#phillyrb January 2012 Meeting
Awesome talk by Dustin about continuations in Ruby. Check out the mailing list for his slides, and don’t miss his talk at RedSnake Philly next month on Feb.21st!
MailCatcher is a private SMTP server/client you can you to test your email without spamming people! Check it out if you are making custom email applications.
Ruby on Big Data
What is “Big Data?” Sometimes it isn’t always about size, sometimes it can be about CPU-bound processes that need to be processed, like Natural Language Processing.

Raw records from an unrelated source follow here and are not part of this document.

**src/verilog/warpSched_macros.svh**
```systemverilog
`ifndef WARPSCHED_MACROS_SVH
`define WARPSCHED_MACROS_SVH

// hardware warp slots, split into an even and an odd bank
`define WS_NUM_WARPS  8

// task table geometry
`define WS_TASK_DEPTH 256
`define WS_TASK_AW    8

////////////////////
// task word layout, each field runs up to the lsb of the field above it
`define WS_VALID_BIT  28
`define WS_SWID_LSB   20 // software warp id, bits 27..20
`define WS_PC_LSB     11 // start pc, bits 19..11
`define WS_MASK_LSB   3  // active mask, bits 10..3
`define WS_PAIRS_LSB  0  // register pairs, bits 2..0

// byte step of the fetch pc per granted instruction
`define WS_PC_STEP    4

`endif

```
**src/verilog/warpSchedPkg.sv**
```systemverilog
`default_nettype none
`include "warpSched_macros.svh"

package warpSchedPkg;

    typedef logic [`WS_VALID_BIT:0] taskWord_t; // one task table entry

    // one bit per hardware slot, one-hot when it names a single warp
    typedef logic [`WS_NUM_WARPS-1:0] warpVec_t;

    typedef logic [31:0] pc_t;
    typedef logic [7:0]  mask_t;     // thread active mask
    typedef logic [7:0]  swWarpId_t;
    typedef logic [5:0]  regCount_t; // wide enough for a full budget of 32

    // a locked warp waits for its branch target from writeback
    typedef enum logic [1:0] {
        wsFree,
        wsRunning,
        wsLocked
    } warpState_e;

endpackage

`default_nettype wire

```
**src/verilog/fetchArbiter.sv**
```systemverilog
`timescale 1ns/10ps
`default_nettype none
`include "warpSched_macros.svh"

module fetchArbiter (
    input  logic                    Ram_clk,
    input  logic                    rst_n,
    input  warpSchedPkg::warpVec_t  request,
    input  warpSchedPkg::pc_t       slotPc [`WS_NUM_WARPS],
    input  warpSchedPkg::mask_t     slotMask [`WS_NUM_WARPS],
    output warpSchedPkg::warpVec_t  grant0,
    output warpSchedPkg::warpVec_t  grant1,
    output warpSchedPkg::warpVec_t  WS_IF_WarpID0,
    output warpSchedPkg::warpVec_t  WS_IF_WarpID1,
    output warpSchedPkg::pc_t       WS_IF_PC_Warp0,
    output warpSchedPkg::pc_t       WS_IF_PC_Warp1,
    output warpSchedPkg::pc_t       WS_IF_PC0_Plus4,
    output warpSchedPkg::pc_t       WS_IF_PC1_Plus4,
    output warpSchedPkg::mask_t     WS_IF_Active_Mask0,
    output warpSchedPkg::mask_t     WS_IF_Active_Mask1
);

    logic [2:0] ptr, nextPtr; // slot with the highest priority this cycle

    // walk once round from the pointer, the first two requesters win
    always_comb begin
        logic [2:0] idx;
        grant0  = '0;
        grant1  = '0;
        nextPtr = ptr;
        for (int k = 0; k < `WS_NUM_WARPS; k++) begin
            idx = ptr + 3'(k);
            if (request[idx] && grant0 == '0) begin
                grant0[idx] = 1'b1;
                nextPtr     = idx + 3'd1;
            end else if (request[idx] && grant1 == '0) begin
                grant1[idx] = 1'b1;
                nextPtr     = idx + 3'd1; // past the second grant
            end
        end
    end

    always_ff @(posedge Ram_clk or negedge rst_n) begin
        if (!rst_n) ptr <= 3'd0;
        else        ptr <= nextPtr; // unchanged when nobody asks
    end

    ////////////////////
    // fetch mux, an all-zero id tells fetch there is nothing to do
    always_comb begin
        WS_IF_PC_Warp0     = '0;
        WS_IF_PC_Warp1     = '0;
        WS_IF_Active_Mask0 = '0;
        WS_IF_Active_Mask1 = '0;
        for (int i = 0; i < `WS_NUM_WARPS; i++) begin
            if (grant0[i]) begin
                WS_IF_PC_Warp0     = slotPc[i];
                WS_IF_Active_Mask0 = slotMask[i];
            end
            if (grant1[i]) begin
                WS_IF_PC_Warp1     = slotPc[i];
                WS_IF_Active_Mask1 = slotMask[i];
            end
        end
    end

    assign WS_IF_WarpID0   = grant0;
    assign WS_IF_WarpID1   = grant1;
    assign WS_IF_PC0_Plus4 = WS_IF_PC_Warp0 + `WS_PC_STEP;
    assign WS_IF_PC1_Plus4 = WS_IF_PC_Warp1 + `WS_PC_STEP;

    // both fetch lanes must carry different warps
    grantsDisjoint: assert property (@(posedge Ram_clk) disable iff (!rst_n)
        (grant0 & grant1) == '0)
        else $error("fetch grants overlap");

endmodule

`default_nettype wire

```
**config.mk**
```make
export PLATFORM = sky130hd
export DESIGN_NAME = fetchArbiter
export DESIGN_NICKNAME = d
export VERILOG_FILES = /design/src/verilog/warpSchedPkg.sv /design/src/verilog/fetchArbiter.sv
export VERILOG_INCLUDE_DIRS = /design/src /design/src/verilog
export SDC_FILE = /design/constraint.sdc
export NUM_CORES = 1
export LEC_CHECK = 0
export ABC_AREA = 1
export BUFFER_PORTS_ARGS = -buffer_cell sky130_fd_sc_hd__buf_2
export CAP_MARGIN = 5
export CELL_PAD_IN_SITES_DETAIL_PLACEMENT = 0
export CELL_PAD_IN_SITES_GLOBAL_PLACEMENT = 1
export CORE_ASPECT_RATIO = 2
export CORE_MARGIN = 10
export CORE_UTILIZATION = 30
export CTS_BUF_LIST = sky130_fd_sc_hd__clkbuf_4 sky130_fd_sc_hd__clkbuf_8
export CTS_CLUSTER_SIZE = 20
export DETAILED_ROUTE_END_ITERATION = 8
export PLACE_DENSITY_LB_ADDON = 0.2
export SYNTH_ARGS = -nofsm -noshare
export SYNTH_HDL_FRONTEND = slang
export SYNTH_SLANG_ARGS = --single-unit
```
**constraint.sdc**
```tcl
create_clock -name Ram_clk -period 7.6 [get_ports Ram_clk]
set_input_delay 0.38 -clock Ram_clk [delete_from_list [all_inputs] [get_ports Ram_clk]]
set_output_delay 0.38 -clock Ram_clk [all_outputs]
set_load 0.03 [all_outputs]
```
## Word level (Yosys, flattened, before mapping)

Index checks and enable logic that the tools add are counted.

- Bits in registers: 3
- Memory bits (writable): 0
- Bits in read-only memories: 0
- Output and inout bits: 176
- Word-level logic and storage cells: 186
- Memories: 0
- Input port bits: 330
- Bits in latches: 0

- Bitwise gates (word level): 14
- Mux-type cells: 102
- Eq/ne operators: 0
- Div/mod/pow operators: 0
- Shifts and indexed selects: 0
- Multiply operators: 0
- Add/sub/neg operators: 16
- $lt $le $gt $ge: 16
- Reduce and logical (&&, ||, !) cells: 37

Operator list:

| cell | count |
|---|---|
| 32-bit 2-to-1 mux | 16 |
| 8-bit 2-to-1 mux | 39 |
| 8-bit logical NOT | 14 |
| 8-bit bitwise OR | 14 |
| 32-bit by 3-bit adder with 32-bit output, second input constant | 2 |
| 3-bit 2-to-1 mux | 15 |
| 3-bit by 4-bit < comparator with 1-bit output, second input constant | 8 |
| 3-bit by 1-bit adder with 3-bit output, second input constant | 8 |
| 1-bit binary-select mux with 3-bit select | 8 |
| 1-bit demux with 3-bit select | 8 |
| 3-bit by 1-bit greater-or-equal comparator with 1-bit output, second input constant | 8 |
| 1-bit logical AND | 22 |
| 1-bit 2-to-1 mux | 16 |
| 15-bit nonzero test | 1 |
| 3-bit adder, second input constant | 4 |
| 3-bit by 2-bit adder with 3-bit output, second input constant | 2 |

## Logic depth before layout (Yosys ltp)

Gate-level depths: netlist (run 1).

- Word-level depth: 43
- Gate-level depth with buffers: 63
- Mapped depth without buffers: 58

## Worst setup path before layout (run 1)

OpenSTA, ideal clock, no wires.

- Kind: register -> output
- Start: register ptr[1]
- End: output port WS_IF_PC1_Plus4[18]
- Required time: 7,220 ps
- Buffers on the path: 4
- Cell stages (with the launch flop): 55
- Arrival time: 7,067 ps
- Path slack: 153 ps
- Path through: dfrtp_1 inv_1 ha_1 buf_2 inv_2 nand3_1 nand2_1 nand2_1 nand2_2 inv_2 buf_6 nand4_1 nand2_1 nor2_1 nand2_1 nor2_4 nand3_1 nand2_1 [19 not listed] nand3_2 nor2_4 nand2_4 o21bai_4 inv_2 buf_2 nor2_1 nor2_1 nand2_1 nand2_1 a21oi_2 inv_2 ha_1 nand3_2 inv_2 nand2_1 nor2_1 xor2_1

- Longest elaborated chain between the ends: 43
- Elaborated cells between the ends (all ways): 135
- Classes of those cells: 8 x add/sub; 16 x order compare; 62 x mux; 13 x bitwise; 36 x reduce/logical

RTL lines:

| item | line | text |
|---|---|---|
| start, declared | fetchArbiter.sv:23 | `logic [2:0] ptr, nextPtr;` |
| start signal, assigned | fetchArbiter.sv:45 | `else ptr <= nextPtr;` |
| 3-bit by 4-bit < comparator with 1-bit output (implied by the code) / 3-bit by 1-bit greater-or-equal comparator with 1-bit output (equally long branches) | fetchArbiter.sv:34, fetchArbiter.sv:37 |  |
| 1-bit logical AND (implied by the code) | fetchArbiter.sv:34, fetchArbiter.sv:37 |  |
| 1-bit 2-to-1 mux (implied by the code) | fetchArbiter.sv:34, fetchArbiter.sv:37 |  |
| 1-bit demux with 3-bit select | fetchArbiter.sv:34, fetchArbiter.sv:37 |  |
| 8-bit 2-to-1 mux | fetchArbiter.sv:33, fetchArbiter.sv:36 |  |
| 8-bit 2-to-1 mux | fetchArbiter.sv:33 | `if (request[idx] && grant0 == '0) begin` |
| 8-bit logical NOT | fetchArbiter.sv:36 | `end else if (request[idx] && grant1 == '0) begin` |
| 1-bit logical AND | fetchArbiter.sv:36 |  |
| [22 not listed] | n/a |  |
| 8-bit logical NOT | fetchArbiter.sv:36 |  |
| 1-bit logical AND | fetchArbiter.sv:36 |  |
| 8-bit 2-to-1 mux | fetchArbiter.sv:36 |  |
| 8-bit 2-to-1 mux * | fetchArbiter.sv:33 |  |
| 32-bit 2-to-1 mux (7 in a row) | fetchArbiter.sv:60 | `if (grant1[i]) begin` |
| 32-bit 2-to-1 mux * | fetchArbiter.sv:60 |  |
| via WS_IF_PC_Warp1[2] | fetchArbiter.sv:16 | `output warpSchedPkg::pc_t WS_IF_PC_Warp1,` |
| 32-bit by 3-bit adder with 32-bit output (no line) * | n/a |  |
| end, declared | fetchArbiter.sv:18 | `output warpSchedPkg::pc_t WS_IF_PC1_Plus4,` |

Mark *: on every way through the listed nets, which the timed path passes. The rest lies on a longest branch. The select of a mux whose other input is x is not followed.

## Final worst setup path (run 1)

- Start: register ptr[1]
- End: output port WS_IF_PC1_Plus4[13]

- Longest elaborated chain between the ends: 43
- Elaborated cells between the ends (all ways): 135
- Classes of those cells: 8 x add/sub; 16 x order compare; 62 x mux; 13 x bitwise; 36 x reduce/logical

RTL lines:

| item | line |
|---|---|
| 3-bit by 4-bit < comparator with 1-bit output (implied by the code) / 3-bit by 1-bit greater-or-equal comparator with 1-bit output (equally long branches) | fetchArbiter.sv:34, fetchArbiter.sv:37 |
| 1-bit logical AND (implied by the code) | fetchArbiter.sv:34, fetchArbiter.sv:37 |
| 1-bit 2-to-1 mux (implied by the code) | fetchArbiter.sv:34, fetchArbiter.sv:37 |
| 1-bit demux with 3-bit select | fetchArbiter.sv:34, fetchArbiter.sv:37 |
| 8-bit 2-to-1 mux | fetchArbiter.sv:33, fetchArbiter.sv:36 |
| 8-bit 2-to-1 mux | fetchArbiter.sv:33 |
| 8-bit logical NOT | fetchArbiter.sv:36 |
| 1-bit logical AND | fetchArbiter.sv:36 |
| [21 not listed] | n/a |
| 8-bit 2-to-1 mux | fetchArbiter.sv:33 |
| 8-bit logical NOT | fetchArbiter.sv:36 |
| 1-bit logical AND | fetchArbiter.sv:36 |
| 8-bit 2-to-1 mux | fetchArbiter.sv:36 |
| 8-bit 2-to-1 mux * | fetchArbiter.sv:33 |
| 32-bit 2-to-1 mux (7 in a row) | fetchArbiter.sv:60 |
| 32-bit 2-to-1 mux * | fetchArbiter.sv:60 |
| 32-bit by 3-bit adder with 32-bit output (no line) * | n/a |

Mark *: on every way between the ends. The rest lies on a longest branch, timed or not. The select of a mux whose other input is x is not followed.

==> results of run 1 <==
-- routing by layer --
| metal | track usage | up-vias | share of wire |
|---|---|---|---|
| met4 | 0.231 | 2 | 0.091 |
| met2 | 0.624 | 995 | 0.52 |
| met3 | 0.0489 | 336 | 0.065 |
| met1 | 0.323 | 8926 | 0.32 |
| met5 | 0 | - | 0.00018 |
| li1 | - | 9395 | - |
-- area by class of cell --
class / count / area, um^2
antenna: 18 / 45.0
clock buffer: 4 / 48.8
fill: 3990 / 17000
inverter: 211 / 825
multi-input combinational: 2073 / 10900
sequential: 3 / 75.1
tap: 454 / 568
timing repair buffer: 971 / 6940
-- worst max-delay path: cells and delay by family (launching register included) --
family,cells,cell delay [ns]
compound gates,5,0.65
simple gates,37,3.86
fa+ha+maj,1,0.18
xor+xnor,1,0.15
buf+inv,14,1.73
flops,1,0.40
-- what timing repair did --
| action | in CTS | in global routing |
|---|---|---|
| gates resized for setup | 76 | 543 |
| endpoints found under the setup margin | 74 | 127 |
| gates cloned | 1 | 8 |
| pin swaps | 13 | 147 |
| endpoints found under the hold margin | 3 | 0 |
| hold buffers | 1 | 0 |
| setup buffers | 9 | 63 |
-- worst min path at each step --
| stage | to | slack (ns) | depth (start not counted) |
|---|---|---|---|
| after floorplan | ptr[0] | 0.08 | 0 |
| after global placement | ptr[2] | 0.18 | 1 |
| after detailed placement | ptr[2] | 0.18 | 1 |
| after CTS | ptr[1] | 0.48 | 2 |
| after global routing | ptr[2] | 0.51 | 2 |
| final | ptr[1] | 0.48 | 2 |
-- cell usage after synthesis, types with 21 or more instances --
master,instances,area [um^2]
nand2_2,25,156
or2_2,21,131
buf_2,55,275
o211ai_1,22,165
nand4_1,29,181
nand2_1,916,3440
a21oi_1,245,1230
xor2_1,26,228
nor2_1,406,1520
inv_1,191,717
o21ai_1,25,125
buf_4,33,248
o21ai_0,87,435
nand3_1,157,786
clkbuf_1,44,165
-- logic make-up after synthesis --
group | after synthesis | share of synthesized area
AOI/OAI and AO/OA | 432 | 0.218
xor gates and xnor gates | 33 | 0.0261
adders and majority gates | 9 | 0.0102
buffers and inverters | 357 | 0.143
DFF | 3 | 0.00678
and+or+nand+nor | 1598 | 0.595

NoSQL storage is all about BASE:
- Basic Availability
- Soft-state
- Eventual consistency
Cassandra
Cassandra was taken from Dynamo (Amazon’s Paxos implementation) and Google’s BigTable, and mixed it together. Facebook then released it open source.
Cassandra’s Data Model
- Keyspaces
- Column Families
- Rows (Sorted by KEY!)
- Columns {Key: Value}
- Rows (Sorted by KEY!)
- Column Families
This is a sparely populated data model, that means that you are able to add keys at will.
Cassandra’s Hash Ring implements the Paxos hash ring model. This allows you to distribute keys to various nodes in the hash ring, to solve for data replication and fast connections.

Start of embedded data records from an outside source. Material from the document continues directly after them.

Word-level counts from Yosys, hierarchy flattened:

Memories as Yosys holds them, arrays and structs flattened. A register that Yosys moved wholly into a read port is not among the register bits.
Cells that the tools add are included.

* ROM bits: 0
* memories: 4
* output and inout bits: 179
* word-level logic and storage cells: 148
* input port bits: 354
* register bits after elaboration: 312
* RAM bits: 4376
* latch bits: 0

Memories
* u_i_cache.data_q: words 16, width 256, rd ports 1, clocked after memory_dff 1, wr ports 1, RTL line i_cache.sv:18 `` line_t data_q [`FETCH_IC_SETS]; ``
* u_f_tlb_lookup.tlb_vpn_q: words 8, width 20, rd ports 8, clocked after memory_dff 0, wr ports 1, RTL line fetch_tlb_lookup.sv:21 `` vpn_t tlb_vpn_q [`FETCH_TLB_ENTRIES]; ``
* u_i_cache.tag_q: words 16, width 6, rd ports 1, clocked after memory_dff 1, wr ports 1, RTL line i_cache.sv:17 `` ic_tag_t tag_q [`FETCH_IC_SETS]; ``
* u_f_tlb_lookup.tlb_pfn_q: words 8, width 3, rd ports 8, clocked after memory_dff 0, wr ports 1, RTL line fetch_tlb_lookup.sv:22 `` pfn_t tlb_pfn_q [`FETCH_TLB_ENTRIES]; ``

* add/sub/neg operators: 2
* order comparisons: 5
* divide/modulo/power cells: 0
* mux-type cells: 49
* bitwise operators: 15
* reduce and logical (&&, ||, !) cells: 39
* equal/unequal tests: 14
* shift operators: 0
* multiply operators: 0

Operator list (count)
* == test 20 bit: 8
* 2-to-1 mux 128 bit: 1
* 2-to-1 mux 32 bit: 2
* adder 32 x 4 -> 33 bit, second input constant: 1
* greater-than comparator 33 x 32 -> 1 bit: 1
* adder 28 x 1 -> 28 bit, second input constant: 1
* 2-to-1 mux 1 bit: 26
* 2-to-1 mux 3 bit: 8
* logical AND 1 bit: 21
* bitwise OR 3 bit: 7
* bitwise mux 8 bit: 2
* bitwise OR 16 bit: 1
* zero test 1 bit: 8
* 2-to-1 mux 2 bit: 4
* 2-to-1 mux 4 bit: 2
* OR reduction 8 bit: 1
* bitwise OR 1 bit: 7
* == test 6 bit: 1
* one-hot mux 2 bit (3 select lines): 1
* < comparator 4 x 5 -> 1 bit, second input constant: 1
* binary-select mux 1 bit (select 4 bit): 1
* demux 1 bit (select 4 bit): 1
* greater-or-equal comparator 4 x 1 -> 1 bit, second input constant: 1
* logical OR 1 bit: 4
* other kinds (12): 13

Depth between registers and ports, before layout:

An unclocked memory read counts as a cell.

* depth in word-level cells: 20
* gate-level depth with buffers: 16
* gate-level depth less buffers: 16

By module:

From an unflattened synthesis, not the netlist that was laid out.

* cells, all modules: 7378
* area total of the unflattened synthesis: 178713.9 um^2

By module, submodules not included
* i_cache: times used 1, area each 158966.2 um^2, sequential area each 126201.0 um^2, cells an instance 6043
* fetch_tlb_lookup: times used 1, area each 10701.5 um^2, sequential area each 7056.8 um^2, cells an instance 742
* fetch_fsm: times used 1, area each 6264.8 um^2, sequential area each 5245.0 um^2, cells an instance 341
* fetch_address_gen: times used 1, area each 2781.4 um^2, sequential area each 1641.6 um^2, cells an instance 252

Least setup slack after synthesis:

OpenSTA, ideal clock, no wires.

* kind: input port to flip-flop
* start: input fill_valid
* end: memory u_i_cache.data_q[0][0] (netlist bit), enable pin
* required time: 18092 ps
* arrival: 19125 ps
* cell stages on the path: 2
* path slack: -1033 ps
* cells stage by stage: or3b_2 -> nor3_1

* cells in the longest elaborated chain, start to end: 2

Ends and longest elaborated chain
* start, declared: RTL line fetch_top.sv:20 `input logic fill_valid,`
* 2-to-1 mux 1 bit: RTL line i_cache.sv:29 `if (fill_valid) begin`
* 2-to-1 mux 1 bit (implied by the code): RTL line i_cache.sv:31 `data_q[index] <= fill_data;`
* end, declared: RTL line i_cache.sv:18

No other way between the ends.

You can have multiple consistency levels: one, quorum, and all.
- one: This will return right away, and replicate data later.
- quorum: This waits until there are n/2+1 nodes that have written your data, where n is the number of nodes.

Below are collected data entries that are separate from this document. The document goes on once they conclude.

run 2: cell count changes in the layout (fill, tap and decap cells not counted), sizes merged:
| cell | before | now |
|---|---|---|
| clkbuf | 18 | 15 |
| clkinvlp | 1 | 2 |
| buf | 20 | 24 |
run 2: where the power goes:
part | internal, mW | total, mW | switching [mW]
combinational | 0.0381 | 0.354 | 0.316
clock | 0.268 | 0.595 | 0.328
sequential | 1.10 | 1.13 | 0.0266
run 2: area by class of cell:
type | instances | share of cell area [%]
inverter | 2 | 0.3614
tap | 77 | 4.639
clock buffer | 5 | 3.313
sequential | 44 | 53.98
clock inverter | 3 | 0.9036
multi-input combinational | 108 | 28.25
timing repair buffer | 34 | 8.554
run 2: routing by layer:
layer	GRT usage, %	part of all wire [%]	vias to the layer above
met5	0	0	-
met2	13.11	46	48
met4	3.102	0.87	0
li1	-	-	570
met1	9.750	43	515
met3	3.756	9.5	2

- all: This waits until ALL nodes have written the data. This is the slowest, but most secure.
You can store anything you want in your column values. That is nice, so you can define your own schemas there without major constraints.
Hadoop
Hadoop is the Apache implementation of Google’s BigTable. To get info out of it, you have to write a map and reduce functions.
Solandra is a library that combines the Solr search library with Cassandra, so that your indexes are in Cassandra.
Why use Ruby for Big Data?
Because we LOVE Ruby!
Ruby is simple enough that you can give it to clients to write map/reduce jobs. This is NON-TRIVIAL in Java. A map/reduce in Java is about 500 lines of code, in Ruby, it is 22 lines.
Virgil
Virgil is a REST client for Cassandra! Virgil let’s you create Cassandra models with HTTP PUT calls.
Virgil also has a GUI to allow you to look into your Cassandra DB with about 200 lines of ExtJS code.
With Virgil you get both CRUD functions and Map/Reduce in Cassandra for the first time.
“Use real-time systems for batch processing.”
Typhoeus is a concurrent HTTP client the runs really fast. This is a great gem to use for massive HTTP calls, like adding info to Cassandra through Virgil.
Bridging the gap between Java and Ruby
Redbridge is the JRuby implementation of JSR 223, which is what bridges Ruby to Java. You can use that to hook into Java through JRuby.
Super Columns
It is an old (deprecated) way to add meta-data to Cassandra, but it is deprecated. Don’t use it!
Storm
Storm is a way to do real-time processing with streams of data. Twitter uses this to push out all their data.
Thank you to Brian and the other speakers for the great info!